Regression
Table of Contents
1. Instances
1.1. Linear Regression
- the prediction is an affine combination of the input feature vector.
- the model is described by the set of parameters:
- the weights vector
- the bias scalar
- the predictor is formulated as:
- the model is described by the set of parameters:
(defun predict (&key input-vector) (let ((w (fetch-weight-vector)) (b (fetch-bias))) (+ (dot-product w input-vector) b)))
- The loss function for this model is expressed as:
(defun mse-loss (inputs labels) "mean squared error, given lists of inputs and corresponding labels" (/ (sum (mapcar #'(lambda (input label) (square (- (predict input) label))) inputs labels)) N))
- this can also be termed as the cost-function.
- the average of the penalties (squared error in this case) over the dataset is termed as the empirical risk.

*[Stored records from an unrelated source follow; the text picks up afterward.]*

## src/rtl/uart_pkg.sv

```systemverilog
// Shared UART definitions: receiver state encoding and frame-format constants.
package uart_pkg;

  localparam int   UART_DATA_BITS  = 8;
  localparam logic UART_IDLE_LEVEL = 1'b1;

  typedef enum logic [2:0] {
    IDLE,
    START,
    DATA,
    STOP,
    RECOVER
  } uart_rx_state_e;

endpackage

```

## src/rtl/uart_rx_if.sv

```systemverilog
// Receiver output bundle: byte, valid/error strobes and busy flag.
interface uart_rx_if;
   import uart_pkg::*;

   logic [UART_DATA_BITS-1:0] rx_byte;
   logic                      rx_valid;
   logic                      frame_err;
   logic                      busy;

   modport master (output rx_byte, rx_valid, frame_err, busy);
   modport slave  (input  rx_byte, rx_valid, frame_err, busy);

endinterface

```

## src/rtl/uart_sync_2ff.sv

```systemverilog
// Generic two-flop synchroniser for a single asynchronous bit; reset value selectable.
module uart_sync_2ff #(
   parameter logic RESET_VALUE = 1'b0
) (
   input  logic clk,
   input  logic rst_n,
   input  logic d,
   output logic q
);

   logic meta;

   // NOTE: non-blocking assignments keep meta and q as two distinct flops; blocking would collapse them into one.
   always_ff @(posedge clk or negedge rst_n) begin
      if (!rst_n) begin
         meta <= RESET_VALUE;
         q    <= RESET_VALUE;
      end else begin
         meta <= d;
         q    <= meta;
      end
   end

endmodule

```

## src/rtl/uart_rx.sv

```systemverilog
// 8N1 UART receiver: mid-bit sampling from a bit-period counter, one-cycle valid/framing-error strobes.
module uart_rx
   import uart_pkg::*;
#(
   parameter int CLKS_PER_BIT = 16
) (
   input  logic     clk,
   input  logic     rst_n,
   input  logic     rx_serial,
   uart_rx_if.master rx_if
);

   localparam int CW = $clog2(CLKS_PER_BIT);
   localparam int IW = $clog2(UART_DATA_BITS);
   localparam int H  = CLKS_PER_BIT / 2;

   localparam logic [CW-1:0] HALF_LAST = CW'(H - 1);
   localparam logic [CW-1:0] BIT_LAST  = CW'(CLKS_PER_BIT - 1);
   localparam logic [IW-1:0] IDX_LAST  = IW'(UART_DATA_BITS - 1);

   logic rx_s;

   uart_rx_state_e            state_q, state_d;
   logic [CW-1:0]             cnt_q, cnt_d;
   logic [IW-1:0]             idx_q, idx_d;
   logic [UART_DATA_BITS-1:0] shift_q, shift_d;
   logic [UART_DATA_BITS-1:0] byte_q, byte_d;
   logic                      valid_q, valid_d;
   logic                      err_q, err_d;

   uart_sync_2ff #(.RESET_VALUE(UART_IDLE_LEVEL)) u_sync (
      .clk   (clk),
      .rst_n (rst_n),
      .d     (rx_serial),
      .q     (rx_s)
   );

   always_ff @(posedge clk or negedge rst_n) begin
      if (!rst_n) begin
         state_q <= IDLE;
         cnt_q   <= '0;
         idx_q   <= '0;
         shift_q <= '0;
         byte_q  <= '0;
         valid_q <= 1'b0;
         err_q   <= 1'b0;
      end else begin
         state_q <= state_d;
         cnt_q   <= cnt_d;
         idx_q   <= idx_d;
         shift_q <= shift_d;
         byte_q  <= byte_d;
         valid_q <= valid_d;
         err_q   <= err_d;
      end
   end

   always_comb begin
      // NOTE: every variable gets a default before the case so no branch can infer a latch.
      state_d = state_q;
      cnt_d   = cnt_q + 1'b1;
      idx_d   = idx_q;
      shift_d = shift_q;
      byte_d  = byte_q;
      valid_d = 1'b0;
      err_d   = 1'b0;

      case (state_q)
         IDLE: begin
            cnt_d = '0;
            if (!rx_s) state_d = START;
         end
         START: begin
            // Mid-start check: a high line here was only a glitch.
            if (cnt_q == HALF_LAST) begin
               cnt_d   = '0;
               idx_d   = '0;
               state_d = rx_s ? IDLE : DATA;
            end
         end
         DATA: begin
            if (cnt_q == BIT_LAST) begin
               cnt_d          = '0;
               shift_d[idx_q] = rx_s;
               idx_d          = idx_q + 1'b1;
               if (idx_q == IDX_LAST) state_d = STOP;
            end
         end
         STOP: begin
            if (cnt_q == BIT_LAST) begin
               cnt_d = '0;
               if (rx_s) begin
                  byte_d  = shift_q;
                  valid_d = 1'b1;
                  state_d = IDLE;
               end else begin
                  err_d   = 1'b1;
                  state_d = RECOVER;
               end
            end
         end
         RECOVER: begin
            // A held-low break must not look like a fresh start bit.
            cnt_d = '0;
            if (rx_s) state_d = IDLE;
         end
         default: state_d = IDLE;
      endcase
   end

   assign rx_if.rx_byte   = byte_q;
   assign rx_if.rx_valid  = valid_q;
   assign rx_if.frame_err = err_q;
   assign rx_if.busy      = (state_q != IDLE);

endmodule

```

## src/flat_wrapper.sv

```systemverilog
// flat-port wrapper written by rule: the top's interface ports become plain ports
module uart_rx_flat import uart_pkg::*;
#(
   parameter int CLKS_PER_BIT = 16
)
  (clk, rst_n, rx_serial, rx_if_rx_byte, rx_if_rx_valid, rx_if_frame_err, rx_if_busy);
  uart_rx_if rx_if_i ();
  input  logic clk;
  input  logic rst_n;
  input  logic rx_serial;
  output wire logic [$bits(rx_if_i.rx_byte)-1:0] rx_if_rx_byte;
  output wire logic [$bits(rx_if_i.rx_valid)-1:0] rx_if_rx_valid;
  output wire logic [$bits(rx_if_i.frame_err)-1:0] rx_if_frame_err;
  output wire logic [$bits(rx_if_i.busy)-1:0] rx_if_busy;
  assign rx_if_rx_byte = rx_if_i.rx_byte;
  assign rx_if_rx_valid = rx_if_i.rx_valid;
  assign rx_if_frame_err = rx_if_i.frame_err;
  assign rx_if_busy = rx_if_i.busy;
  uart_rx #(.CLKS_PER_BIT(CLKS_PER_BIT)) u_core (.clk(clk), .rst_n(rst_n), .rx_serial(rx_serial), .rx_if(rx_if_i));
endmodule
```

- Linear models rarely overfit : they're the simplest models one could use - see Occam's Razor
- a point of convenience about a loss function is that it should be differentiable : the square of the differnece is preferable to the absolute value due to this reason.
- this allows one to employ matrix calculus to potentially arrive to closed form solutions.
- condensing the above, that would be equating the nabla'd loss to zero.
1.2. Logistic Regression
- maps linear regression to a 0-1 scale, suited to the task of binary classification via the sigmoid function
(defun sigmoid (x) (let ((e (eulers-number desired-precision))) (/ 1 (+ 1 (power e (- x)))))) (defun linear-regression (x) ...) ; see previous section's predictor (defun logistic-regression (x) (sigmoid (linear-regression x)))
- the loss this time is negative-log-likelihood : the optimization criterion we're using is "maximum likelihood"
- the likelihood for a positive sample is the result of the predictor
- "1 - that" would be the likelihood of a negative sample
- given the labels are binary (1s and 0s) units, the likelihood when observing a dataset, based on this model would be:
(defun likelihood (input label) (let ((prediction (logistic-regression input))) (* (power prediction label) (power (- 1 prediction) (- 1 label))))) (defun overall-likelihood (inputs labels) (reduce #'multiply (mapcar #'likelihood inputs labels) :initial-value 1))
- do note that this is simply the mathematical representation of the concept and not how one actually goes about the computation.
- because we wish to differentiate the likelihood, we map it via a convenient monotonic function (exponentiation is expensive) that doesn't change the characteristics of the loss's maximas and minimas.
hence the logarithm.
(defun log-likelihood (input label) (let (prediction (logistic-regression input)) (+ (* label (log prediction)) (* (- 1 label) (log (- 1 prediction)))))) (defun log-overall-likelihood (inputs labels) (reduce #'add (mapcar #'log-likelihood inputs labels) :initial-value 0))
- Likelihood is explored further in its own node.
- matrix calculus alone isn't sufficient in this and there's no convenient closed-form solution
- more generic optimization techniques like Gradient Descent are required
2. Misc
2.1. Kernel Regression
- Non-parametric model
- briefly speaking,
- the idea is to estimate the value of the function being modelled at a point using a weighted average of the function's values at surrounding known input output pairs.
- the weights are decided by a kernel of our choice that has the following primary nature:
- values closer to the center (the point being estimated) have larger weights
- values farther away have lower weights
- preferably engineer a differentiable kernel to avoid a jerky regression curve output.
- given that this is a non-parametric model, the weights are based on the dataset we already have:
(defun kernel (input) ...);;suitable kernel function) (defun distance (input index) (/ (- (fetch-feature index) input) b));b is a hyperparameter (defun generate-weight (input index) (* (length dataset) (/ (kernel (distance input index)) (reduce #'+ (mapcar #'(lambda (index); different index (kernel (distance input index))) (range (length dataset))) 0)))) (defun func (input);;modelling function (/ (reduce #'+ (mapcar #'(lambda (index) (* (fetch-label index) (generate-weight input index))) (range (length dataset))) 0) (length dataset)))
the kernel should satisfy some basic requirements as above. The most frequenctly used is the Guassian kernel
(defun kernel (input) (* (/ 1 (sqrt (* 2 pi))) (exp (/ (- (square input)) 2))))
b is a hyperparameter that dictates the fit of the regression curve and can be chosen using a validation set. A higher value of b results in a larger span of receiving influence for the central point being analysed : that is the curve will be smoother and one can expect a regularized and good fit. Lowering b results in emphasizing local points more and will result in a more wavy curve that varies drastically depending on the surrounding points from the center - this may lead to an overfit.